The nuclear test ban treaty that President Clinton will soon sign at the United Nations amidst global fanfare may also push India over the nuclear threshold. Wedged between nuclear armed China and nuclear capable Pakistan, India sees its interests as demanding either a global drive to delegitimize and eliminate nuclear weapons altogether or weaponize the nuclear option. PNS commentator Brahma Chellaney, a Professor of Security Studies at the Center for Policy Research in New Delhi, writes frequently for the International Herald Tribune.
NEW DELHI -- As an elated President Clinton becomes the first world leader to sign the global nuclear test ban treaty, the county which originally conceived the measure is mourning the United States' latest arms-control triumph. India has vowed to block the treaty from ever becoming international law by withholding its signature.
India's official position -- strongly supported by political parties and public opinion at home -- springs from the belief that a measure it once envisioned as a step toward complete nuclear disarmament has been turned into a wily non-proliferation tool directed against it.
India's "not now, not later" pledge on the test ban means the treaty may be left in limbo indefinitely. And if India carries out a nuclear test, it will open a can of worms that would wreck not only the treaty but also the international non proliferation regime built by the great powers.
By implicitly threatening sanctions against any state that holds up its implementation for more than three years, the test ban treaty is expected to push India against a diplomatic wall. Already, it has greatly inflamed Indian nationalistic passions, driving New Delhi to veto consensus agreement on the test ban at the Geneva-based Conference on Disarmament. This forced the United States and its allies to secure the treaty's back-door approval by the U.N. General Assembly September 10.
Now the government faces mounting domestic pressure to end the unilateral test moratorium it has observed since conducting its sole nuclear detonation in 1974. A spate of recent articles in the national press urge the government to go overtly nuclear.
Wedged between nuclear-armed China and nuclear-capable Pakistan, India sees its interests as demanding either a global drive to delegitimize and eliminate nuclear weapons or to weaponize its own nuclear option.
After failing to link the test ban to a binding disarmament timetable, India has dismissed the treaty as flawed and riddled with loopholes. The treaty, for example, fails to expressly prohibit the most sophisticated forms of testing -- such as hydronuclear experiments -- that could obviate the need for full scale underground explosions. Nor does it require the closure of existing test sites or ban test-related preparations such as excavation and drilling.
The United States has already unveiled a $40 billion program to maintain nuclear warheads and weapons designers indefinitely by conducting underground "subcritical" tests and building mammoth new machines that would take testing from the physical to the information environment.

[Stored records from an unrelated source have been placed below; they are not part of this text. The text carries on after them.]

Background: an optimization exercise with open tools, aiming at small area, a short achievable clock period and few clock cycles. Do not read the settings as production practice.
In this exercise RTL edits were held to simulation tests only and were not proved equivalent to the original.
Power figures rest on the tool's default switching activity, not on a simulated workload.

[design/flow/design.v]
module multiply (
    input clk,
    input reset,
    input start,
    input wire[127:0]  in_set_one,
    input wire[127:0]  in_set_two,
    output reg[31:0] result,
    output reg done
);
localparam[2:0]
    FSM_PRE = 3'd0,
    FSM_MUL = 3'd1,
    FSM_ADDR_1 = 3'd2,
    FSM_ADDR_2 = 3'd3,
    FSM_ADDR_3 = 3'd4,
    FSM_DONE = 3'd5;
reg [2:0] fsm_cs, fsm_ns; 
reg [15:0] res_mul[0:3];
always @ (posedge clk) begin
      if(!reset) fsm_cs <= FSM_PRE;
      else         fsm_cs <= fsm_ns; 
   end
always @ (*) begin
      fsm_ns = fsm_cs;
      done = 1'b0;          
      case(fsm_cs)
         FSM_PRE:begin
            if(start) begin
               fsm_ns = FSM_MUL;
            end
         end
         FSM_MUL:begin
               fsm_ns = FSM_ADDR_1;
	 end
         FSM_ADDR_1:begin
               fsm_ns = FSM_ADDR_2;
         end
         FSM_ADDR_2:begin
               fsm_ns = FSM_DONE;
         end
         FSM_DONE:begin		
		done = 1'd1;
                fsm_ns = FSM_DONE;         
         end
         default:begin
                fsm_ns = fsm_cs;
         end
   endcase
end
always @ (posedge clk) begin
      case(fsm_cs)
         FSM_PRE:begin
            if(start) begin
               result <= 32'b0;    
            end
         end
         FSM_MUL:begin
               res_mul[0] <= in_set_one[15:0] * in_set_two[15:0];
               res_mul[1] <= in_set_one[47:32] * in_set_two[47:32];
               res_mul[2] <= in_set_one[79:64] * in_set_two[79:64];
               res_mul[3] <= in_set_one[111:96] * in_set_two[111:96];
	 end
         FSM_ADDR_1:begin
               res_mul[0] <= res_mul[0]+ res_mul[1];
               res_mul[2] <= res_mul[2]+ res_mul[3];
         end
         FSM_ADDR_2:begin
               result <= {16'd0, res_mul[0]+ res_mul[2]};
         end
         default:begin
         end
   endcase
end
endmodule
From an optimization exercise on the open Yosys and OpenROAD flow, aimed at small area, a short achievable clock period and few clock cycles; shortcuts taken in it are not production practice.
Only simulation tests tie the RTL to the original design; equivalence was not proved.
Power is estimated from default activity; no workload was simulated.

==> flow/design.v <==
module cache(
    clk,
    proc_reset,
    proc_read,
    proc_write,
    proc_addr,
    proc_rdata,
    proc_wdata,
    proc_stall,
    mem_read,
    mem_write,
    mem_addr,
    mem_rdata,
    mem_wdata,
    mem_ready
);
    input          clk;
    input          proc_reset;
    input          proc_read, proc_write;
    input   [29:0] proc_addr;
    input   [31:0] proc_wdata;
    output         proc_stall;
    output [31:0]  proc_rdata;
    input  [127:0] mem_rdata;
    input          mem_ready;
    output         mem_read, mem_write;
    output [27:0]  mem_addr;
    output [127:0] mem_wdata;
    integer i;
    reg [127:0] data  [0:7];
    reg [24:0]  tag   [0:7];
    reg [7:0]   valid, dirty;
    reg         cap;       
    reg         stall_r;
    reg         whit_r;    
    reg         mrd, mwr;  
    reg         mbusy;     
    reg         rdfl;      
    reg [31:0]  rdata_r;
    reg [127:0] mwdata_r;
    reg [27:0]  maddr_r;
    reg [7:0]   sel_r;     
    reg [3:0]   offd_r;    
    reg         wr_r;
    assign proc_stall = stall_r;
    assign proc_rdata = rdata_r;
    assign mem_read   = mrd;
    assign mem_write  = mwr;
    assign mem_addr   = maddr_r;
    assign mem_wdata  = mwdata_r;
    wire [2:0]  idx = proc_addr[4:2];
    wire [1:0]  off = proc_addr[1:0];
    wire        req = proc_read | proc_write;
    wire [127:0] blk = data[idx];
    reg  [7:0]  match;
    always @(*) for (i = 0; i < 8; i = i + 1) match[i] = valid[i] & (tag[i] == proc_addr[29:5]);
    wire        hit = |(match & (8'd1 << idx));
    reg  [31:0] word_blk, word_mem;
    always @(*) begin
        case (off)
            2'd0: begin word_blk = blk[31:0];   word_mem = mem_rdata[31:0];   end
            2'd1: begin word_blk = blk[63:32];  word_mem = mem_rdata[63:32];  end
            2'd2: begin word_blk = blk[95:64];  word_mem = mem_rdata[95:64];  end
            default: begin word_blk = blk[127:96]; word_mem = mem_rdata[127:96]; end
        endcase
    end
    reg  [24:0] tag_old;
    reg         dirty_old;
    always @(*) begin
        tag_old = 25'd0;
        dirty_old = 1'b0;
        for (i = 0; i < 8; i = i + 1) begin
            tag_old = tag_old | (tag[i] & {25{sel_r[i]}});
            dirty_old = dirty_old | (dirty[i] & sel_r[i]);
        end
    end
    wire taken = !mbusy & !mem_ready & (mrd | mwr);
    wire fill  = rdfl & mem_ready;
    wire [127:0] wbus = rdfl ? mem_rdata : {4{proc_wdata}};
    always @(posedge clk) begin
        rdata_r  <= rdfl ? word_mem : word_blk;
        mwdata_r <= blk;
        maddr_r  <= rdfl ? {tag_old, idx} : proc_addr[29:2];
        sel_r    <= 8'd1 << idx;
        offd_r   <= 4'd1 << off;
        wr_r     <= proc_write;
    end
    always @(posedge clk) begin
        if (proc_reset) begin
            cap     <= 1'b1;
            stall_r <= 1'b1;
            whit_r  <= 1'b0;
            mrd     <= 1'b0;
            mwr     <= 1'b0;
            mbusy   <= 1'b0;
            rdfl    <= 1'b0;
        end else begin
            cap    <= !stall_r;
            whit_r <= (cap & proc_write & hit) | (fill & wr_r);
            if (cap)
                stall_r <= req & !hit;
            else if (!stall_r)
                stall_r <= 1'b1;
            else if (fill)
                stall_r <= 1'b0;
            mrd <= (cap & req & !hit) | (mrd & !taken);
            mwr <= (fill & dirty_old) | (mwr & !taken);
            if (mem_ready)
                mbusy <= 1'b0;
            else if (taken)
                mbusy <= 1'b1;
            if (mem_ready)
                rdfl <= 1'b0;
            else if (taken & mrd)
                rdfl <= 1'b1;
        end
    end
    always @(posedge clk) begin
        for (i = 0; i < 8; i = i + 1) begin
            if (sel_r[i] & (fill | (whit_r & offd_r[0]))) data[i][31:0]   <= wbus[31:0];
            if (sel_r[i] & (fill | (whit_r & offd_r[1]))) data[i][63:32]  <= wbus[63:32];
            if (sel_r[i] & (fill | (whit_r & offd_r[2]))) data[i][95:64]  <= wbus[95:64];
            if (sel_r[i] & (fill | (whit_r & offd_r[3]))) data[i][127:96] <= wbus[127:96];
            if (sel_r[i] & fill) tag[i] <= proc_addr[29:5];
        end
    end
    always @(posedge clk) begin
        if (proc_reset) begin
            valid <= 8'd0;
            dirty <= 8'd0;
        end else begin
            for (i = 0; i < 8; i = i + 1) begin
                if (sel_r[i] & fill) begin
                    valid[i] <= 1'b1;
                    dirty[i] <= 1'b0;
                end else if (sel_r[i] & whit_r)
                    dirty[i] <= 1'b1;
            end
        end
    end
endmodule
export LEC_CHECK = 0
export ABC_AREA = 1
export CAP_MARGIN = 20
export CORE_MARGIN = 2
export CORE_UTILIZATION = 40
export CTS_CLUSTER_DIAMETER = 100
export CTS_CLUSTER_SIZE = 24
export SLEW_MARGIN = 20
create_clock -name core_clock -period 10.0 [get_ports {clk}]
standard.sh (not shown) runs the stock make flow with config.mk's settings and CLKGATE_MAP_FILE= SYNTH_SCRIPT=/design/flow/synth_recipe.tcl, a recipe that flattens the netlist after the stock synthesis.
==> flow/flow/run.sh <==
#!/bin/bash
# The standard ORFS layout (the standard.sh), with timing repair asked to
# leave extra setup slack and the ports buffered with buf_2.
set -euo pipefail
export SETUP_SLACK_MARGIN=6.75
export BUFFER_PORTS_ARGS="-buffer_cell sky130_fd_sc_hd__buf_2"
bash standard.sh > standard.log 2>&1
Testbench counts at the start, summed over its fixed seeds: cycles 158,178.
Change:
--- a/flow/design.v
+++ b/flow/design.v
@@ -41,8 +41,11 @@
     reg [27:0]  maddr_r;
     reg [7:0]   sel_r;     
     reg [3:0]   offd_r;    
     reg         wr_r;
+    reg         pend;      
+    reg [7:0]   selw;      
+    reg [3:0]   offdw;     
     assign proc_stall = stall_r;
     assign proc_rdata = rdata_r;
     assign mem_read   = mrd;
     assign mem_write  = mwr;
@@ -74,15 +77,23 @@
             dirty_old = dirty_old | (dirty[i] & sel_r[i]);
         end
     end
     wire taken = !mbusy & !mem_ready & (mrd | mwr);
-    wire fill  = rdfl & mem_ready;
+    wire fill  = rdfl & mem_ready & !pend;    
+    wire fillw = rdfl & mem_ready & pend;     
+    wire [7:0] sel = 8'd1 << idx;
+    wire hold  = pend & (proc_write | (|(sel & selw)));
+    wire early = proc_write & !(|(dirty & sel)) & !mbusy;
     wire [127:0] wbus = rdfl ? mem_rdata : {4{proc_wdata}};
     always @(posedge clk) begin
-        rdata_r  <= rdfl ? word_mem : word_blk;
+        rdata_r  <= (rdfl & !pend) ? word_mem : word_blk;
         mwdata_r <= blk;
-        maddr_r  <= rdfl ? {tag_old, idx} : proc_addr[29:2];
-        sel_r    <= 8'd1 << idx;
+        maddr_r  <= (rdfl & !pend & !mrd) ? {tag_old, idx} : proc_addr[29:2];
+        sel_r    <= sel;
+        if (cap & req & !hit & !pend & early) begin
+            selw  <= sel;
+            offdw <= 4'd1 << off;
+        end
         offd_r   <= 4'd1 << off;
         wr_r     <= proc_write;
     end
     always @(posedge clk) begin
@@ -93,18 +104,23 @@
             mrd     <= 1'b0;
             mwr     <= 1'b0;
             mbusy   <= 1'b0;
             rdfl    <= 1'b0;
+            pend    <= 1'b0;
         end else begin
-            cap    <= !stall_r;
-            whit_r <= (cap & proc_write & hit) | (fill & wr_r);
+            cap    <= !stall_r | (cap & req & hold);
+            whit_r <= (cap & proc_write & !hold & (hit | early)) | (fill & wr_r);
             if (cap)
-                stall_r <= req & !hit;
+                stall_r <= req & (hold | (!hit & !early));
             else if (!stall_r)
                 stall_r <= 1'b1;
             else if (fill)
                 stall_r <= 1'b0;
-            mrd <= (cap & req & !hit) | (mrd & !taken);
+            mrd <= (cap & req & !hit & !hold) | (mrd & !taken);
+            if (fillw)
+                pend <= 1'b0;
+            else if (cap & req & !hit & !pend & early)
+                pend <= 1'b1;
             mwr <= (fill & dirty_old) | (mwr & !taken);
             if (mem_ready)
                 mbusy <= 1'b0;
             else if (taken)
@@ -116,13 +132,13 @@
         end
     end
     always @(posedge clk) begin
         for (i = 0; i < 8; i = i + 1) begin
-            if (sel_r[i] & (fill | (whit_r & offd_r[0]))) data[i][31:0]   <= wbus[31:0];
-            if (sel_r[i] & (fill | (whit_r & offd_r[1]))) data[i][63:32]  <= wbus[63:32];
-            if (sel_r[i] & (fill | (whit_r & offd_r[2]))) data[i][95:64]  <= wbus[95:64];
-            if (sel_r[i] & (fill | (whit_r & offd_r[3]))) data[i][127:96] <= wbus[127:96];
-            if (sel_r[i] & fill) tag[i] <= proc_addr[29:5];
+            if ((sel_r[i] & (fill | (whit_r & offd_r[0]))) | (selw[i] & fillw & !offdw[0])) data[i][31:0]   <= wbus[31:0];
+            if ((sel_r[i] & (fill | (whit_r & offd_r[1]))) | (selw[i] & fillw & !offdw[1])) data[i][63:32]  <= wbus[63:32];
+            if ((sel_r[i] & (fill | (whit_r & offd_r[2]))) | (selw[i] & fillw & !offdw[2])) data[i][95:64]  <= wbus[95:64];
+            if ((sel_r[i] & (fill | (whit_r & offd_r[3]))) | (selw[i] & fillw & !offdw[3])) data[i][127:96] <= wbus[127:96];
+            if (sel_r[i] & (fill | whit_r)) tag[i] <= proc_addr[29:5];
         end
     end
     always @(posedge clk) begin
         if (proc_reset) begin
@@ -132,10 +148,12 @@
             for (i = 0; i < 8; i = i + 1) begin
                 if (sel_r[i] & fill) begin
                     valid[i] <= 1'b1;
                     dirty[i] <= 1'b0;
-                end else if (sel_r[i] & whit_r)
+                end else if (sel_r[i] & whit_r) begin
+                    valid[i] <= 1'b1;
                     dirty[i] <= 1'b1;
+                end
             end
         end
     end
 endmodule
The changed run passed the timing, DRC and antenna checks.
Worst hold slack gets better by 0.014 ns.
Synthesized area climbs slightly.
First-iteration DRC count drops slightly.
Clock power drops by a few percent.
Design area climbs slightly.
Maximum frequency drops by a few percent.
Die area climbs slightly.
Count of clock-buffer cells in the layout is unchanged.
Register-to-register slack is about the same.
Combinational power climbs by a little under a tenth.
Utilization climbs by 0.68 points.
Routed wire length drops by a few percent.
Testbench counts after the change, summed over its fixed seeds: cycles 155,519.

static timing again, ports no longer ideal:
The results above use ideal ports. As a check the final layouts listed here were re-extracted and re-timed, cells and wires unchanged. Step 1, drivers: a clkbuf_16 drives clk and a buf_2 each remaining input, both assumed. Step 2 adds t to the input delays and takes it off the output delays; t is the mean of the earliest and latest rising clock arrival at the registers after step 1. Input paths then give back, and output paths get back, about the clock's delay inside the block. a / b / c = no drivers / after step 1 / after step 2; a / b = the first two.
run | shift t [ns] | setup slack, ns | worst setup path at the end | slew at the worst register clock pin (ns)
the first run | 0.779 | 6.654 / 6.600 / 5.906 | input to register | 0.12 / 0.12
the second run | 0.783 | 6.502 / 6.513 / 5.730 | input to register | 0.11 / 0.11
After both steps every run listed still meets setup and hold. For the second run, which loses most, drivers alone change the setup slack by +0.011 ns; drivers and shift together by -0.772 ns.
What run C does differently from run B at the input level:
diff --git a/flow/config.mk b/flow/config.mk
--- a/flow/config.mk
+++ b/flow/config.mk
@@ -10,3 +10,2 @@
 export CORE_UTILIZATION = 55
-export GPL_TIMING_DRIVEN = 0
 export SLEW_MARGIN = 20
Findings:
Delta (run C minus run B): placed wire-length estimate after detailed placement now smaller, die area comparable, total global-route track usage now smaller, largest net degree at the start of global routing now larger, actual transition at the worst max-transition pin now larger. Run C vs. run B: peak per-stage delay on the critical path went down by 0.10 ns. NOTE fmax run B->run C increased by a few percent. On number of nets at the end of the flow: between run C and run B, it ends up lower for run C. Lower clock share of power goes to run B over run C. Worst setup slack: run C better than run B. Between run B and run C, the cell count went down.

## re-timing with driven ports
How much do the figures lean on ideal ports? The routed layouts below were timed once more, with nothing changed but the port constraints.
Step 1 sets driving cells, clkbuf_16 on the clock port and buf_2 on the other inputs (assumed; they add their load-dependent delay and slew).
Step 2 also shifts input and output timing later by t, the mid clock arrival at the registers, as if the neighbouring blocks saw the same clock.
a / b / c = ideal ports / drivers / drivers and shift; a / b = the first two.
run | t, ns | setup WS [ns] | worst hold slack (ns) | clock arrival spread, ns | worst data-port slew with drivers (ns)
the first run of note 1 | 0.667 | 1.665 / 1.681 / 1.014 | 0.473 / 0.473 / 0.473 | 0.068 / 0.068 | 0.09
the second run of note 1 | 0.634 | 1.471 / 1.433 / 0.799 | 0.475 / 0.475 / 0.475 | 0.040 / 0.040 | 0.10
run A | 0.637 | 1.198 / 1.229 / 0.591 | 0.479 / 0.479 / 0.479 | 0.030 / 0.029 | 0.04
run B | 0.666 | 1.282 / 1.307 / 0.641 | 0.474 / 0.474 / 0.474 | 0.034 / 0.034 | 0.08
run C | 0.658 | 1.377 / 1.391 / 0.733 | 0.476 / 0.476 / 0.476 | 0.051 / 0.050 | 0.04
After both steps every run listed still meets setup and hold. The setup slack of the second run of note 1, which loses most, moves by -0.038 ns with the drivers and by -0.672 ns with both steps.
Background: an optimization exercise with open tools, aiming at small area, a short achievable clock period and few clock cycles per item. Do not read the settings as production practice. Where RTL was checked, it was by simulation tests only, not by an equivalence proof against the original. No functional check of the RTL was part of runs 1, 7 and 8. Power is estimated from default activity; no workload was simulated.

===== design/flow/design.v =====
module md5(
    input clk,
    input reset,
    input [0:8*8-1] input_num,
    input input_valid,
    output [0:128-1] output_hash,
    output output_valid
);
localparam [31:0] H0 = 32'h67452301;
localparam [31:0] H1 = 32'hefcdab89;
localparam [31:0] H2 = 32'h98badcfe;
localparam [31:0] H3 = 32'h10325476;
reg idle;        
reg rnd;         
reg fin;         
reg done;        
reg [6:0] i;     
reg [31:0] b, c, d, x;
reg [31:0] w0, w1;   
wire [31:0] in_w0 = {input_num[24:31], input_num[16:23], input_num[8:15], input_num[0:7]};
wire [31:0] in_w1 = {input_num[56:63], input_num[48:55], input_num[40:47], input_num[32:39]};
always @(posedge clk) begin
    if (reset) begin
        idle <= 1'b1;
        rnd <= 1'b0;
        fin <= 1'b0;
        done <= 1'b0;
    end else begin
        if (idle && input_valid) begin
            idle <= 1'b0;
            rnd <= 1'b1;
        end
        if (rnd && i[5:0] == 6'd63) begin
            rnd <= 1'b0;
            fin <= 1'b1;
        end
        if (fin && i[1:0] == 2'd2) begin
            fin <= 1'b0;
            done <= 1'b1;
        end
    end
end
wire step = rnd || fin;
wire [6:0] i_next = idle ? 7'd0 : i + 7'd1;
always @(posedge clk)
    i <= i_next;
reg [3:0] fs, rc, rf;
reg [3:0] fs_n, rc_n, rf_n;
always @(*) begin
    fs_n = 4'd0;
    fs_n[i_next[5:4]] = 1'b1;
    rc_n = 4'd0;
    rc_n[i_next[1:0]] = 1'b1;
    rf_n = 4'd0;
    case ({i_next[5:4], i_next[1:0]})
        4'd0, 4'd1, 4'd2: rf_n[3] = 1'b1;
        4'd3: rf_n[2] = 1'b1;
        4'd4: rf_n[1] = 1'b1;
        4'd5, 4'd6, 4'd7: rf_n[0] = 1'b1;
        4'd8: rf_n[0] = 1'b1;
        4'd9, 4'd10: rf_n[2] = 1'b1;
        4'd11: rf_n[3] = 1'b1;
        4'd12: rf_n[2] = 1'b1;
        default: rf_n[1] = 1'b1;
    endcase
end
always @(posedge clk) begin
    fs <= fs_n;
    rc <= rc_n;
    rf <= rf_n;
end
reg [31:0] knext;
reg sel_w0, sel_w1;
always @(posedge clk) begin
    case (i_next)
        7'd0: knext <= 32'he8c7b756;
        7'd1: knext <= 32'h2420715b;
        7'd2: knext <= 32'hc1bdceee;
        7'd3: knext <= 32'hf57c0faf;
        7'd4: knext <= 32'h4787c62a;
        7'd5: knext <= 32'ha8304613;
        7'd6: knext <= 32'hfd469501;
        7'd7: knext <= 32'h698098d8;
        7'd8: knext <= 32'h8b44f7af;
        7'd9: knext <= 32'hffff5bb1;
        7'd10: knext <= 32'h895cd7be;
        7'd11: knext <= 32'h6b901122;
        7'd12: knext <= 32'hfd987193;
        7'd13: knext <= 32'ha67943ce;
        7'd14: knext <= 32'h49b40821;
        7'd15: knext <= 32'hf61e2562;
        7'd16: knext <= 32'hc040b340;
        7'd17: knext <= 32'h265e5a51;
        7'd18: knext <= 32'he9b6c7aa;
        7'd19: knext <= 32'hd62f105d;
        7'd20: knext <= 32'h02441453;
        7'd21: knext <= 32'hd8a1e681;
        7'd22: knext <= 32'he7d3fbc8;
        7'd23: knext <= 32'h21e1cde6;
        7'd24: knext <= 32'hc3370816;
        7'd25: knext <= 32'hf4d50d87;
        7'd26: knext <= 32'h455a14ed;
        7'd27: knext <= 32'ha9e3e905;
        7'd28: knext <= 32'hfcefa478;
        7'd29: knext <= 32'h676f02d9;
        7'd30: knext <= 32'h8d2a4c8a;
        7'd31: knext <= 32'hfffa3942;
        7'd32: knext <= 32'h8771f681;
        7'd33: knext <= 32'h6d9d6122;
        7'd34: knext <= 32'hfde5384c;
        7'd35: knext <= 32'ha4beea44;
        7'd36: knext <= 32'h4bdecfa9;
        7'd37: knext <= 32'hf6bb4b60;
        7'd38: knext <= 32'hbebfbc70;
        7'd39: knext <= 32'h289b7ec6;
        7'd40: knext <= 32'heaa127fa;
        7'd41: knext <= 32'hd4ef3085;
        7'd42: knext <= 32'h04881d05;
        7'd43: knext <= 32'hd9d4d039;
        7'd44: knext <= 32'he6db99e5;
        7'd45: knext <= 32'h1fa27cf8;
        7'd46: knext <= 32'hc4ac56e5;
        7'd47: knext <= 32'hf4292244;
        7'd48: knext <= 32'h432aff97;
        7'd49: knext <= 32'hab9423e7;
        7'd50: knext <= 32'hfc93a039;
        7'd51: knext <= 32'h655b59c3;
        7'd52: knext <= 32'h8f0ccc92;
        7'd53: knext <= 32'hffeff47d;
        7'd54: knext <= 32'h85845dd1;
        7'd55: knext <= 32'h6fa87e4f;
        7'd56: knext <= 32'hfe2ce6e0;
        7'd57: knext <= 32'ha3014314;
        7'd58: knext <= 32'h4e0811a1;
        7'd59: knext <= 32'hf7537e82;
        7'd60: knext <= 32'hbd3af235;
        7'd61: knext <= 32'h2ad7d33b;
        7'd62: knext <= 32'heb86d391;
        7'd63: knext <= 32'h67452301;
        7'd64: knext <= 32'h10325476;
        7'd65: knext <= 32'h98badcfe;
        7'd66: knext <= 32'hefcdab89;
        default: knext <= 32'h0;
    endcase
    sel_w0 <= i_next == 7'd18 || i_next == 7'd40 || i_next == 7'd47;
    sel_w1 <= i_next == 7'd0 || i_next == 7'd15 || i_next == 7'd35 || i_next == 7'd54;
end
wire [31:0] wnext = ({32{sel_w0}} & w0) | ({32{sel_w1}} & w1);
wire [31:0] x_a = idle ? H0 : d;
wire [31:0] x_k = idle ? 32'hd76aa478 : knext;
wire [31:0] x_m = idle ? in_w0 : wnext;
wire [31:0] x_next = x_a + x_k + x_m;
wire [31:0] f = ({32{fs[0]}} & ((b & c) | (~b & d)))
              | ({32{fs[1]}} & ((d & b) | (~d & c)))
              | ({32{fs[2]}} & (b ^ c ^ d))
              | ({32{fs[3]}} & (c ^ (b | ~d)));
wire [31:0] t = f + x;
wire [31:0] t1 = ({32{rc[0]}} & {t[27:0], t[31:28]})
               | ({32{rc[1]}} & {t[22:0], t[31:23]})
               | ({32{rc[2]}} & {t[17:0], t[31:18]})
               | ({32{rc[3]}} & {t[11:0], t[31:12]});
wire [31:0] t2 = ({32{rf[0]}} & t1)
               | ({32{rf[1]}} & {t1[30:0], t1[31]})
               | ({32{rf[2]}} & {t1[29:0], t1[31:30]})
               | ({32{rf[3]}} & {t1[28:0], t1[31:29]});
wire [31:0] b_next = b + t2;
always @(posedge clk) begin
    if (rnd)
        b <= b_next;
    else if (fin)
        b <= x;
    else if (idle)
        b <= H1;
end
always @(posedge clk) begin
    if (idle) begin
        c <= H2;
        d <= H3;
        w0 <= in_w0;
        w1 <= in_w1;
    end else if (step) begin
        c <= b;
        d <= c;
    end
end
always @(posedge clk) begin
    if (idle || step)
        x <= x_next;
end
assign output_valid = done;
assign output_hash = {d[7:0], d[15:8], d[23:16], d[31:24],
                      x[7:0], x[15:8], x[23:16], x[31:24],
                      b[7:0], b[15:8], b[23:16], b[31:24],
                      c[7:0], c[15:8], c[23:16], c[31:24]};
endmodule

India is the only country in history to demonstrate its capability to build nuclear weapons and then withhold weaponization despite pressing security concerns and the continued proliferation of such weapons across its frontiers and around the world. There is no international evidence that it has secretly built nuclear weapons. Its unique self-restraint also extends to the missile field.
However, that restraint is being challenged by China's growing military and economic power and its continuing covert nuclear and missile assistance to Pakistan.
In fashioning a credible deterrent, India faces formidable technical challenges. It is the only nuclear-threshold state not to have received tested warhead designs from external powers. (Pakistan reportedly obtained from China the design of at least one missile-deliverable warhead in the early 1980s, while Israel reportedly received warhead technology and computer design codes from France and the United States.)
Moreover, while China can strike India's northern Gangetic plains even with bombers and short-range missiles from Tibet, New Delhi would need missiles with a range of more than 2,000 miles to strike targets in the Chinese heartland. For India to build a reliable missile-based deterrent without testing is almost unthinkable.
The Sino-Pakistan umbilical cord will snap only if New Delhi can stand up to Beijing and the Chinese strategy of building up a countervailing power to tie India down south of the Himalayas. But at present, India does not have even the conventional military resources to deter direct or indirect Chinese threats to its security.
With its real defense spending continuing to plummet since the end of the Cold War, India has not ordered a single major new weapon system in five years. (It was the world's largest arms importer in much of the 1980s.) In the years ahead, India is unlikely to feel secure with a strategy based solely on a conventional defense posture.
The attraction of a nuclear deterrent is thus likely to grow. So far, New Delhi has borne the burden of maintaining its nuclear-weapons option, but reaped no tangible security benefits. The option can be turned into a real strategic asset only if the country that is home to one-sixth of the global population starts addressing its technical and policy imperatives.
Late last year, India was accused by U.S. intelligence of preparing to conduct a nuclear test at the very site of its first detonation. New Delhi denied it, but the test-ban treaty threatens to push it over the nuclear threshold.
The world thus faces the real prospect of a test ban that may never take effect and, worse, could backfire.